Nugent was still commandant when the First World War broke out in August 1914. When Colonel Charles FitzClarence (who had succeeded him in command of the Irish Guards' regimental district and the 5th London Brigade) was transferred to command the 1st (Guards) Brigade in the British Expeditionary Force (BEF), Nugent was brought back to command the 5th London Brigade. He was promoted to the temporary rank of brigadier general on 24 September.
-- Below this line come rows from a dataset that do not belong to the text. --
## config.mk

```make
export PLATFORM = sky130hd
export DESIGN_NAME = bblc_cell
export DESIGN_NICKNAME = d
export VERILOG_FILES = /design/src/hdl/bblc_pkg.sv /design/src/hdl/bblc_cell.sv
export SDC_FILE = /design/constraint.sdc
export NUM_CORES = 1
export LEC_CHECK = 0
export BUFFER_PORTS_ARGS = -buffer_cell sky130_fd_sc_hd__buf_2
export CAP_MARGIN = 40
export CORE_AREA = 2 2 289 291
export CTS_BUF_LIST = sky130_fd_sc_hd__clkbuf_8
export CTS_CLUSTER_SIZE = 14
export DETAILED_ROUTE_END_ITERATION = 6
export DIE_AREA = 0 0 291 293
export PLACE_DENSITY = 0.57
export SETUP_SLACK_MARGIN = 0.02
export SLEW_MARGIN = 20
export SYNTH_ARGS = -nofsm -noshare
export SYNTH_HDL_FRONTEND = slang
export SYNTH_SLANG_ARGS = --single-unit
```

## constraint.sdc

```tcl
create_clock -name clk -period 2.8 [get_ports clk]
set_input_delay 0.28 -clock clk [delete_from_list [all_inputs] [get_ports clk]]
set_output_delay 0.28 -clock clk [all_outputs]
set_load 0.005 [all_outputs]
```

## src/hdl/bblc_pkg.sv

```systemverilog
// Shared types and codes for the byte-budget LRU cache table.
`default_nettype none
package bblc_pkg;

	localparam int SLOT_IDX_W = 8;

	localparam logic [1:0] MODE_LOOKUP = 2'd0;
	localparam logic [1:0] MODE_STORE  = 2'd1;
	localparam logic [1:0] MODE_REMOVE = 2'd2;
	localparam logic [1:0] MODE_UNUSED = 2'd3;

	localparam logic [2:0] ST_HIT        = 3'd0;
	localparam logic [2:0] ST_MISS       = 3'd1;
	localparam logic [2:0] ST_STALE      = 3'd2;
	localparam logic [2:0] ST_STORED     = 3'd3;
	localparam logic [2:0] ST_TOO_LARGE  = 3'd4;
	localparam logic [2:0] ST_REMOVED    = 3'd5;
	localparam logic [2:0] ST_ABSENT     = 3'd6;

	typedef struct packed {
		logic [1:0]         mode;
		logic [63:0]        entry_key;
		logic [31:0]        body_bytes;
		logic [62:0]        file_size;
		logic signed [63:0] file_mtime;
		logic [63:0]        file_device;
		logic [63:0]        file_inode;
	} item_t;

	typedef struct packed {
		logic [2:0]  status;
		logic [3:0]  slot_index;
		logic [4:0]  evicted_count;
		logic [31:0] bytes_in_use;
	} result_t;

	typedef struct packed {
		logic [62:0]        file_size;
		logic signed [63:0] file_mtime;
		logic [63:0]        file_device;
		logic [63:0]        file_inode;
	} stamp_t;

	// Search record that travels down the row of slots.
	typedef struct packed {
		logic                  match_v;
		logic                  stamp_ok;
		logic [SLOT_IDX_W-1:0] match_idx;
		logic [31:0]           match_body;
		logic                  lru_v;
		logic [SLOT_IDX_W-1:0] lru_idx;
		logic [63:0]           lru_tick;
		logic [31:0]           lru_body;
		logic                  free_v;
		logic [SLOT_IDX_W-1:0] free_idx;
	} rec_t;

	// Update command broadcast to every slot.
	typedef struct packed {
		logic                  drop;
		logic                  touch;
		logic                  wr;
		logic [SLOT_IDX_W-1:0] idx;
		logic [63:0]           tick;
		logic [31:0]           body;
	} cmd_t;

endpackage
`default_nettype wire

```

## src/hdl/bblc_cell.sv

```systemverilog
// One slot of the table with its stage of the search record.
`default_nettype none
module bblc_cell #(
	parameter int ID = 0
) (
	input  wire                        clk,
	input  wire                        arst_n,
	input  wire [63:0]                 qkey,
	input  wire bblc_pkg::stamp_t      qstamp,
	input  wire bblc_pkg::cmd_t        cmd,
	input  wire bblc_pkg::rec_t        rec_in,
	output bblc_pkg::rec_t             rec_out
);
	import bblc_pkg::*;

	logic        valid_q;
	logic [63:0] key_q;
	logic [31:0] body_q;
	stamp_t      stamp_q;
	logic [63:0] tick_q;
	rec_t        rec_q;
	rec_t        rec_d;
	logic        hit_me;

	assign hit_me = (cmd.idx == SLOT_IDX_W'(ID));

	always_comb begin
		rec_d = rec_in;
		if (valid_q && key_q == qkey && !rec_in.match_v) begin
			rec_d.match_v    = 1'b1;
			rec_d.match_idx  = SLOT_IDX_W'(ID);
			rec_d.match_body = body_q;
			rec_d.stamp_ok   = (stamp_q == qstamp);
		end
		if (valid_q && (!rec_in.lru_v || tick_q < rec_in.lru_tick)) begin
			rec_d.lru_v    = 1'b1;
			rec_d.lru_idx  = SLOT_IDX_W'(ID);
			rec_d.lru_tick = tick_q;
			rec_d.lru_body = body_q;
		end
		if (!valid_q && !rec_in.free_v) begin
			rec_d.free_v   = 1'b1;
			rec_d.free_idx = SLOT_IDX_W'(ID);
		end
	end

	always_ff @(posedge clk or negedge arst_n) begin
		if (!arst_n) begin
			valid_q <= 1'b0;
		end else if (hit_me && cmd.drop) begin
			valid_q <= 1'b0;
		end else if (hit_me && cmd.wr) begin
			valid_q <= 1'b1;
		end
	end

	always_ff @(posedge clk) begin
		rec_q <= rec_d;
		if (hit_me && cmd.wr) begin
			key_q   <= qkey;
			body_q  <= cmd.body;
			stamp_q <= qstamp;
		end
		if (hit_me && (cmd.wr || cmd.touch)) begin
			tick_q <= cmd.tick;
		end
	end

	assign rec_out = rec_q;

endmodule
`default_nettype wire

```

==> flow_summary.ini, run 1 <==
[synth]
synth-edff-count = 415
synth_cell_types = 49
synthCells = 1461
ys_warn_count = 0
synthesis.nets = 2108
yosys.area.top_type = edfxtp_1
synth_area_per_cell_um2 = 15.5
synth_most_common_cell = edfxtp_1
yosys-top-cells-count = edfxtp_1 (415), dfxtp_1 (156), xor2_1 (152)
synthArstFlopShare_pct = 0.175
yosysSeqAreaShare_pct = 69.1
synth_top_area_share_pct = 55.2
synthFlopType = edfxtp_1
ys_ff_latch = 572
synth_area_um2 = 22600
synth.area.top_cells = edfxtp_1 (55%), dfxtp_1 (14%), xor2_1 (5.9%)

[route]
drt_iter0_drc = 989
wirelength_um = 82100
wl_per_cell_um = 20.0
ant_nets = 0
drc = 0
drt_first_pass_iters = 5
viasPerCell = 4.40
dr_total_vias = 18000

[clock_tree]
cts_sinks = 572
insertion_delay_ns = 0.69
numCtsBuffers = 102
htree_levels = 3
cts_tree = yes
clk_path_buf_depth = 3
cts-root-buf = clkbuf_8
clk_pin_slew_ns = 0.06

[layout]
drive_above_1_share_pct = 36.0
fin_nets = 3571
area_growth_pct = 63.1
fin_area_um2 = 36900
final_util_pct = 45.0
stdcell_count = 4098

[place]
gp_congestion = 0.944
dpl_cell_area_um2 = 28000
hpwlAfterDp_um = 57200
pre_cts_ws_ns = -0.236
dp.cells = 3288
portBuffers = 739

[grt]
overflow = 0
grt_max_degree = 65
track_usage_pct = 17.8
grt_pass1_wl_um = 115000
antenna_found_initial = 19
grt_pass1_vias = 19700

[sta]
rsz0062_at_grt = true
slew_violations = 0
finClkSkew_ns = 0.0389
period_share_pct = 103
period_needed_ns = 2.87
setup_violations = 71
relSlewSlack_pct = 59.2
fmax_mhz = 348
final-hold-violation-count = 0
fin_ws_ns = -0.0715
tightest_slew_ns = 0.606

[floorplanning]
start_util_pct = 27.6
dieArea_um2 = 85300
io_pins = 740
placeableCoreArea_um2 = 81800
row_count = 105
chipWidth_um = 291
chipHeight_um = 293

[pwr]
intPower_w = 0.0148
power_leakage_nw = 15.6
switching_power_w = 0.00475
ir_drop_v = 0.000407
power.total_w = 0.0195
power.share.sequential_pct = 47.9
p_clk_share_pct = 39.4
p_comb_share_pct = 12.7
swShare_pct = 24.3
power_density_nw_per_um2 = 529

[setup_path]
cp_top_family = simple AND/OR/NAND/NOR gates
path_buf_inv = 3
arrival_ns = 3.41
path_cells = ha_4 -> nand4_1 -> nor4_2 -> buf_4 -> and4_4 -> o211ai_1 -> a2bb2oi_4 -> buf_12 -> clkbuf_16 -> mux2_4
start_kind = flop
crit_slowest_cell = edfxtp_1
critical_path_class = flop to flop
cp.required_ns = 3.34
cpPeakStageDelay_ns = 0.45
worstSetupEndpointType = flop
path_max_fanout = 8

[outcome]
status = finished with violations
failed_checks = setup timing

[worst_hold_path]
holdCritPathClass = input pin to flop

[run]
maxCapViolations = 0
area by class of cell:
class                      count  area, um^2
timing repair buffer        1374       10400
multi-input combinational    752        7020
inverter                     122         458
clock buffer                 115        1580
fill                        7261       45000
clock inverter                78         437
antenna                       15        37.5
tap                         1070        1340
sequential                   572       15600
worst min-delay path, stage by stage:
cell,delay [ns]
buf_2,0.10
and2_4,0.20
buf_12,0.18
final timing paths:
path / from / endpoint / slack (ns) / depth (start not counted)
worst max-delay path: tick_q[50] / rec_out[101] / -0.07 / 10
worst min-delay path: cmd[104] / body_q[23] / 0.28 / 3
worst max register to register: tick_q[50] / rec_out[101] / -0.07 / 10
worst min register to register: body_q[29] / rec_out[143] / 0.48 / 1
max in group asynchronous: arst_n / valid_q / 2.23 / 3
min in group asynchronous: arst_n / valid_q / 0.47 / 3
registers in the layout (all words and copies together) (netlist names):
name,count
body_q,32
stamp_q,255
key_q,64
tick_q,64
rec_out,156
valid_q,1
per-stage QoR:
stage	TNS [ns]	hold WS [ns]
6_report	-2.01	0.284
5_1_grt	-13.62	0.245
4_1_cts	-0.238	0.198
3_5_place_dp	-9.52	0.0569
3_3_place_gp	-4.84	0.0567
2_1_floorplan	-373.52	-0.0156
cell families after synthesis:
group | count (synthesis) | share of synthesized area [%]
buffers and inverters | 137 | 2.44
flip-flops | 572 | 69.1
AND/OR/NAND/NOR | 188 | 4.94
multiplexers | 129 | 6.42
adder cells (fa/ha/maj) | 63 | 3.49
AO/OA/AOI/OAI | 106 | 3.30
XOR/XNOR | 266 | 10.3
placed cells by master (no fill, tap or decap), types with 50 or more instances in the layout:
master / instances
clkbuf_8: 115
mux2_4: 111
buf_2: 739
ha_1: 58
inv_1: 159
edfxtp_1: 415
dfxtp_1: 156
xnor2_1: 114
nor4_1: 50
nand4_1: 51
dlygate4sd3_1: 575
xor2_1: 151
power groups by stage:
stage	combinational, W	sequential (W)	clock, W
6_report	0.00248	0.00934	0.00769
2_1_floorplan	0.000545	0.00952	0
3_5_place_dp	0.00147	0.00951	0
4_1_cts	0.00221	0.00934	0.00793
5_1_grt	0.00263	0.00935	0.00830
3_3_place_gp	0.00144	0.00951	0
layer usage:
metal  vias to the layer above  global-route usage [%]  share of wire, %
met5                         -                       0             0.037
met4                         4                    8.10               4.3
met3                       207                    3.91               5.4
met1                      8775                    20.4                40
li1                       8361                       -                 -
met2                       688                    31.7                50
repair_timing:
| action | in CTS | in global routing |
|---|---|---|
| setup buffers | 7 | 5 |
| pin swaps | 6 | 10 |
| resized for setup | 14 | 133 |
| hold buffers | 575 | 0 |
| endpoints found under the setup margin | 92 | 135 |
| endpoints found under the hold margin | 573 | 0 |
| cloned | 2 | 14 |
Note: power is estimated with default switching activity, not from simulation.
==> run 2, diff against run 1 <==
ABC_CLOCK_PERIOD_IN_PS = 2800   (was not set)
SKIP_LAST_GASP = 1   (was not set)
==> run 2 against run 1 <==
  * The run still ends with setup timing left
  * Power is essentially flat
  * Hold slack about the same
  * Cell area barely moved
  * Critical path depth is the same
  * Via count is 0.52% higher
  * Global-route usage hardly changed
  * Critical path type unchanged
  * Critical endpoint unchanged
  * Largest power group unchanged
  * Highest routed layer unchanged
==> flow_summary.ini, run 2 (synthesis gave the netlist of run 1 again) <==
[floorplanning]
chipHeight_um = 293
start_util_pct = 27.6
chipWidth_um = 291
placeableCoreArea_um2 = 81800
row_count = 105
io_pins = 740
dieArea_um2 = 85300

[route]
drt_first_pass_iters = 5
wirelength_um = 82200
viasPerCell = 4.42
wl_per_cell_um = 20.0
dr_total_vias = 18100
drc = 0
drt_iter0_drc = 880
ant_nets = 0

[clock_tree]
clk_pin_slew_ns = 0.05
cts-root-buf = clkbuf_8
numCtsBuffers = 102
cts_sinks = 572
cts_tree = yes
htree_levels = 3
clk_path_buf_depth = 3
insertion_delay_ns = 0.69

[place]
dpl_cell_area_um2 = 28000
hpwlAfterDp_um = 57200
portBuffers = 739
dp.cells = 3288
gp_congestion = 0.944

[layout]
layout_commonest_cell = buf_2
multi_input_area_um2 = 7030
layout_common_cells = buf_2 (739), dlygate4sd3_1 (575), edfxtp_1 (415)
area_growth_pct = 63.3
ff_latch_area_um2 = 15600
fin_nets = 3574
largest_register_ffs = 255
stdcell_count = 4102
final_util_pct = 45.1
drive_above_1_share_pct = 36.2
fin_area_um2 = 36900
largest-register = stamp_q
fillers = 7266

[sta]
rsz0062_at_grt = true
slew_violations = 0
fmax_mhz = 347
period_share_pct = 103
tightest_slew_ns = 0.586
finClkSkew_ns = 0.0431
fin_ws_ns = -0.0831
period_needed_ns = 2.88
final-hold-violation-count = 0
relSlewSlack_pct = 60.6
setup_violations = 79

[setup_path]
critical_path_class = flop to flop
r2r-end = rec_out[101]
rr_startpoint = tick_q[57]
path_max_fanout = 8
ff2ff_setup_slack_ns = -0.08
critPathCapture = rec_out[101]
worstSetupEndpointType = flop
arrival_ns = 3.42
critPathLaunch = tick_q[57]
cp.required_ns = 3.34
start_kind = flop
ff2ff_path_depth = 10

[outcome]
status = finished with violations
failed_checks = setup timing

[grt]
grt_pass1_wl_um = 115000
grt_pass1_vias = 19700
grt_max_degree = 65
antenna_found_initial = 17
overflow = 0
track_usage_pct = 17.8

[pwr]
power.share.sequential_pct = 47.9
swShare_pct = 24.4
p_clk_share_pct = 39.4
intPower_w = 0.0148
p_comb_share_pct = 12.7
switching_power_w = 0.00475
power.total_w = 0.0195
power_density_nw_per_um2 = 529
power_leakage_nw = 15.6
ir_drop_v = 0.000407

[worst_hold_path]
holdCritPathClass = input pin to flop
holdCritStartpoint = cmd[104]

[run]
maxCapViolations = 0
[run 2: layout make-up]
class	count	area share (%)
flip-flops and latches	572	42.3
repair buffers	1377	28.2
multi-input cells	752	19.1
clock buffers	115	4.29
well taps	1070	3.63
inverters	122	1.24
clock inverters	78	1.18
diodes	16	0.109
[run 2: timing repair]
| item | 4_1_cts | 5_1_grt |
|---|---|---|
| gates resized for setup | 6 | 142 |
| hold buffers | 575 | 0 |
| pin swaps | 6 | 14 |
| buffers inserted | 7 | 8 |
| cloned | 2 | 14 |
| setup endpoints to repair | 92 | 135 |
| hold endpoints to repair | 573 | 0 |
[run 2: per-stage QoR]
step                      hold WS (ns)  setup slack, ns  setup TNS (ns)
after global placement          0.0567           -0.169           -4.84
after global routing             0.245           -0.225          -19.33
after CTS                        0.198          -0.0459          -0.770
after floorplan                -0.0156            -1.05         -373.52
after detailed placement        0.0569           -0.236           -9.52
final                            0.285          -0.0831           -2.78
[run 2: power groups by stage]
stage               registers [W]  clock network, W  logic (W)
floorplan                 0.00952                 0   0.000545
global placement          0.00951                 0    0.00144
detailed placement        0.00951                 0    0.00147
CTS                       0.00934           0.00793    0.00220
global route              0.00935           0.00830    0.00263
finish                    0.00934           0.00770    0.00247
[run 2: per-layer routing]
metal	wire [um]	part of all wire, %	GRT usage [%]
met1	32700	40	20.3
met2	41500	51	31.5
met3	4360	5.3	4.02
met4	3470	4.2	8.23
met5	165	0.20	1.13
[run 2: worst min-delay path by stage]
| stage | endpoint | slack, ns | depth (start not counted) |
|---|---|---|---|
| after global routing | body_q[23] | 0.24 | 3 |
| after global placement | valid_q | 0.06 | 1 |
| final | body_q[23] | 0.28 | 3 |
| after CTS | body_q[23] | 0.20 | 3 |
| after floorplan | valid_q | -0.02 | 0 |
| after detailed placement | valid_q | 0.06 | 1 |
[run 2: worst max-delay path, cell delays in order (launching register included)]
cell and delay [ns]:
edfxtp_1 0.43, ha_1 0.36, nand4_1 0.20, nor4_2 0.30
buf_4 0.17, and4_4 0.21, o211ai_1 0.15, a2bb2oi_4 0.23
buf_12 0.20, clkbuf_16 0.20, mux2_4 0.30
In October, the 2nd London Division was selected for service on the Western Front, where the BEF under Field Marshal Sir John French was engaged in heavy fighting, and progressive training was carried out through the winter. Nugent's brigade was the leading element of the division to land in France on 9 and 10 March 1915. In May the division (already known in France simply as 'The London Division' to distinguish it from the Regular Army's 2nd Division) took its place in the line and was designated the 47th (1/2nd London) Division, with the brigades numbered consecutively: Nugent's 5th London became the 141st (1/5th London) Brigade.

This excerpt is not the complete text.